The Sobey School of Business is the business school of Saint Mary's University (SMU), located in Halifax, Nova Scotia, Canada. Originally established in 1934 as the Saint Mary's University Faculty of Commerce, the program was one of the first business programs in Canada. It is the most comprehensive business school in Atlantic Canada. In 1992, the Faculty of Commerce was renamed the Sobey School of Business after Frank H. Sobey, the founder of Empire Company Limited and Sobeys. The Sobey School of Business offers a well-respected Bachelor of Commerce program, with a wide range of specialties, including entrepreneurship, sports business, finance, accounting, computing and information systems and human resource management and industrial relations. The School also provides a range of graduate-level programs including a Master of Business Administration, a Master of Business Analytics, a Master of Finance, a Master of Applied Economics, a Master of Technology Entrepreneurship and Innovation, and a well-respected Ph.D. program.

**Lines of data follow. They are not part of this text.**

## src/rtl/cpu_ctrl_pkg.sv

```systemverilog
// rtl/cpu_ctrl_pkg.sv - shared encodings for the multi-cycle CPU control unit
package cpu_ctrl_pkg;

  typedef enum logic [2:0] {
    S_FETCH  = 3'd0,
    S_DECODE = 3'd1,
    S_EXEC   = 3'd2,
    S_MEM    = 3'd3,
    S_WB     = 3'd4,
    S_HALT   = 3'd5
  } state_e;

  typedef enum logic [3:0] {
    OP_ADD = 4'h0, OP_SUB, OP_XOR, OP_RED, OP_SLL, OP_SRA, OP_ROR, OP_PADDSB,
    OP_LW, OP_SW, OP_LLB, OP_LHB, OP_B, OP_BR, OP_PCS, OP_HLT
  } opcode_e;

  typedef enum logic [2:0] {
    ALU_ADD = 3'd0, ALU_SUB, ALU_XOR, ALU_RED, ALU_SLL, ALU_SRA, ALU_ROR, ALU_PADDSB
  } alu_op_e;

  typedef enum logic [1:0] {
    M2R_PC  = 2'b00,
    M2R_IMM = 2'b01,
    M2R_ALU = 2'b10,
    M2R_MEM = 2'b11
  } m2r_e;

  typedef enum logic [1:0] {
    PC_NEXT = 2'b00,
    PC_REG  = 2'b01,
    PC_REL  = 2'b11
  } pc_src_e;

  typedef enum logic [2:0] {
    CL_ALU, CL_LOAD, CL_STORE, CL_IMM, CL_BRANCH, CL_PCS, CL_HALT, CL_ILLEGAL
  } op_class_e;

  // Z,V,N write-enable masks
  localparam logic [2:0] FLAGS_ALL  = 3'b111;
  localparam logic [2:0] FLAGS_Z    = 3'b100;
  localparam logic [2:0] FLAGS_NONE = 3'b000;

endpackage

```

## src/rtl/cpu_ctrl_decode.sv

```systemverilog
// rtl/cpu_ctrl_decode.sv - maps the latched IR to an opcode class and static datapath fields
module cpu_ctrl_decode
  import cpu_ctrl_pkg::*;
#(
  parameter int OPW = 4
) (
  input  logic [OPW-1:0] ir,
  output logic [2:0]     op_class,
  output logic [2:0]     alu_op,
  output logic           alu_src,
  output logic [2:0]     flag_mask,
  output logic [1:0]     mem_to_reg,
  output logic [1:0]     pc_src,
  output logic           lh
);

  logic [3:0] op4;
  logic       illegal;

  assign op4     = ir[3:0];
  assign illegal = 32'(ir) > 32'd15;

  always_comb begin
    op_class   = CL_ILLEGAL;
    alu_op     = ALU_ADD;
    alu_src    = 1'b0;
    flag_mask  = FLAGS_NONE;
    mem_to_reg = M2R_PC;
    pc_src     = PC_NEXT;
    lh         = 1'b0;
    if (!illegal) begin
      case (op4)
        OP_ADD, OP_SUB: begin
          op_class = CL_ALU; alu_op = op4[2:0]; flag_mask = FLAGS_ALL; mem_to_reg = M2R_ALU;
        end
        OP_XOR, OP_RED, OP_PADDSB: begin
          op_class = CL_ALU; alu_op = op4[2:0]; flag_mask = FLAGS_Z; mem_to_reg = M2R_ALU;
        end
        OP_SLL, OP_SRA, OP_ROR: begin
          op_class = CL_ALU; alu_op = op4[2:0]; flag_mask = FLAGS_Z; mem_to_reg = M2R_ALU;
          alu_src = 1'b1;
        end
        OP_LW:  begin op_class = CL_LOAD;  alu_src = 1'b1; mem_to_reg = M2R_MEM; end
        OP_SW:  begin op_class = CL_STORE; alu_src = 1'b1; end
        OP_LLB: begin op_class = CL_IMM;   mem_to_reg = M2R_IMM; end
        OP_LHB: begin op_class = CL_IMM;   mem_to_reg = M2R_IMM; lh = 1'b1; end
        OP_B:   begin op_class = CL_BRANCH; pc_src = PC_REL; end
        OP_BR:  begin op_class = CL_BRANCH; pc_src = PC_REG; end
        OP_PCS: begin op_class = CL_PCS;   mem_to_reg = M2R_PC; end
        OP_HLT: op_class = CL_HALT;
        default: op_class = CL_ILLEGAL;
      endcase
    end
  end

endmodule

```

## src/rtl/cpu_control_mc.sv

```systemverilog
// rtl/cpu_control_mc.sv - multi-cycle Moore control FSM for the 16-bit CPU
// Optional memory-wait watchdog enabled by defining CTRL_TIMEOUT_EN.
module cpu_control_mc
  import cpu_ctrl_pkg::*;
#(
  parameter int OPW = 4
`ifdef CTRL_TIMEOUT_EN
  ,
  parameter int MEM_WAIT_MAX = 15
`endif
) (
  input  logic           clk,
  input  logic           rst,
  input  logic [OPW-1:0] opcode,
  input  logic           mem_ready,
  input  logic           cond_met,
  output logic           ir_load,
  output logic           pc_write,
  output logic           reg_read,
  output logic           mem_read,
  output logic           mem_write,
  output logic [1:0]     mem_to_reg,
  output logic [2:0]     alu_op,
  output logic           alu_src,
  output logic           reg_write,
  output logic           lh,
  output logic [1:0]     pc_source,
  output logic [2:0]     flag_wr,
  output logic           illegal_op,
  output logic           mem_timeout,
  output logic           halted,
  output logic [2:0]     state
);

  state_e         st;
  logic [OPW-1:0] ir;
  logic [2:0]     cls;
  logic [2:0]     d_alu_op;
  logic           d_alu_src;
  logic [2:0]     d_flags;
  logic [1:0]     d_m2r;
  logic [1:0]     d_pc_src;
  logic           d_lh;
  logic           wd_fire;

  cpu_ctrl_decode #(.OPW(OPW)) u_decode (
    .ir         (ir),
    .op_class   (cls),
    .alu_op     (d_alu_op),
    .alu_src    (d_alu_src),
    .flag_mask  (d_flags),
    .mem_to_reg (d_m2r),
    .pc_src     (d_pc_src),
    .lh         (d_lh)
  );

`ifdef CTRL_TIMEOUT_EN
  logic       waiting;
  logic [7:0] wdog;
  logic       timeout_q;

  // The counter only survives consecutive stalled cycles; any progress clears it.
  assign waiting = ((st == S_FETCH) || (st == S_MEM)) && !mem_ready;
  assign wd_fire = waiting && ((wdog + 8'd1) == 8'(MEM_WAIT_MAX));

  always_ff @(posedge clk) begin
    if (rst) begin
      wdog      <= 8'd0;
      timeout_q <= 1'b0;
    end else begin
      wdog <= (waiting && !wd_fire) ? wdog + 8'd1 : 8'd0;
      if (wd_fire) timeout_q <= 1'b1;
    end
  end

  assign mem_timeout = timeout_q;
`else
  assign wd_fire     = 1'b0;
  assign mem_timeout = 1'b0;
`endif

  always_ff @(posedge clk) begin
    if (rst) begin
      st <= S_FETCH;
      ir <= '0;
    end else if (wd_fire) begin
      st <= S_HALT;
    end else begin
      case (st)
        S_FETCH: if (mem_ready) begin
          ir <= opcode;
          st <= S_DECODE;
        end
        S_DECODE: case (cls)
          CL_ALU, CL_LOAD, CL_STORE, CL_BRANCH: st <= S_EXEC;
          CL_IMM, CL_PCS:                       st <= S_WB;
          CL_HALT:                              st <= S_HALT;
          default:                              st <= S_FETCH;
        endcase
        S_EXEC: begin
          if (cls == CL_BRANCH) st <= S_FETCH;
          else if ((cls == CL_LOAD) || (cls == CL_STORE)) st <= S_MEM;
          else st <= S_WB;
        end
        S_MEM:  if (mem_ready) st <= (cls == CL_LOAD) ? S_WB : S_FETCH;
        S_WB:   st <= S_FETCH;
        S_HALT: st <= S_HALT;
        default: st <= S_FETCH;
      endcase
    end
  end

  // Outputs are held at zero while rst is asserted so FETCH's read is not seen during reset.
  always_comb begin
    ir_load    = 1'b0;
    pc_write   = 1'b0;
    reg_read   = 1'b0;
    mem_read   = 1'b0;
    mem_write  = 1'b0;
    mem_to_reg = 2'b00;
    alu_op     = 3'b000;
    alu_src    = 1'b0;
    reg_write  = 1'b0;
    lh         = 1'b0;
    pc_source  = PC_NEXT;
    flag_wr    = FLAGS_NONE;
    illegal_op = 1'b0;
    halted     = 1'b0;
    state      = S_FETCH;
    if (!rst) begin
      state = st;
      case (st)
        S_FETCH: begin
          mem_read = 1'b1;
          ir_load  = mem_ready;
          pc_write = mem_ready;
        end
        S_DECODE: begin
          reg_read   = 1'b1;
          illegal_op = (cls == CL_ILLEGAL);
        end
        S_EXEC: begin
          alu_op  = d_alu_op;
          alu_src = d_alu_src;
          flag_wr = d_flags;
          if (cls == CL_BRANCH) begin
            pc_write  = cond_met;
            pc_source = d_pc_src;
          end
        end
        S_MEM: begin
          mem_read  = (cls == CL_LOAD);
          mem_write = (cls == CL_STORE);
          alu_src   = 1'b1;
        end
        S_WB: begin
          reg_write  = 1'b1;
          mem_to_reg = d_m2r;
          lh         = d_lh;
        end
        S_HALT:  halted = 1'b1;
        default: halted = 1'b0;
      endcase
    end
  end

endmodule

```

The Sobey Building on the Saint Mary's University campus was built in 2000 and has been regularly updated since then. It houses offices, meeting rooms, the BComm Advising Centre, the Scotiabank Conference Theatre, and classrooms. The bright, modern building, along with the joined Loyola building, host many of the School's classes, along with computer labs, faculty and administration offices, seminar rooms, research spaces, Doctoral student offices and separate student lounges for graduate and B.Comm students. The adjoining 43,000 square foot Sobeys Inspiration Hub was opened in 2022. It houses the Arthur L. Irving Entrepreneurship Centre, the David Sobey Retailing Centre, the Humanities Media Lab and more.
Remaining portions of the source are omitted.